The tumor microenvironment comprises both tumor and non-tumor stromal cells, including tumor-associated macrophages (TAMs), endothelial cells, and carcinoma-associated fibroblasts. TAMs, major components of non-tumor stromal cells, play a crucial role in creating an immunosuppressive environment by releasing cytokines, chemokines, growth factors, and immune checkpoint proteins that inhibit T cell activity. During tumors develop, cancer cells release various mediators, including chemokines and metabolites, that recruit monocytes to infiltrate tumor tissues and subsequently induce an M2-like phenotype and tumor-promoting properties. Metabolites are often overlooked as metabolic waste or detoxification products but may contribute to TAM polarization.
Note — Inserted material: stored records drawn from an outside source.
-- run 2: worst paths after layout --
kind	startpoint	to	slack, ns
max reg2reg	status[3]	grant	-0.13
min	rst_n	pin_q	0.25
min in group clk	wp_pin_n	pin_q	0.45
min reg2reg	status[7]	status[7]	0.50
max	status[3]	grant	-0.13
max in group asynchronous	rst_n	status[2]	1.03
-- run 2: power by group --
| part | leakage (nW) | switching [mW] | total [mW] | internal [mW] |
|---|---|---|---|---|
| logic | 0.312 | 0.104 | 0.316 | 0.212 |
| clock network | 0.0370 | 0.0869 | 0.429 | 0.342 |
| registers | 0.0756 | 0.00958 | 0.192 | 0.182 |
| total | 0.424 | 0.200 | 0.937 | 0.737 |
Furthermore, macrophages display a high degree of plasticity among immune cells in the tumor microenvironment, enabling them to either inhibit or facilitate cancer progression. Therefore, TAM-targeting has emerged as a promising strategy in tumor immunotherapy. This review provides an overview of multiple representative metabolites involved in TAM phenotypes, focusing on their role in pro-tumoral polarization of M2.

Keywords: Cancer; TAM; metabolites; polarization; tumor microenvironment

DOI: https://doi.org/10.1080/19768354.2024.2336249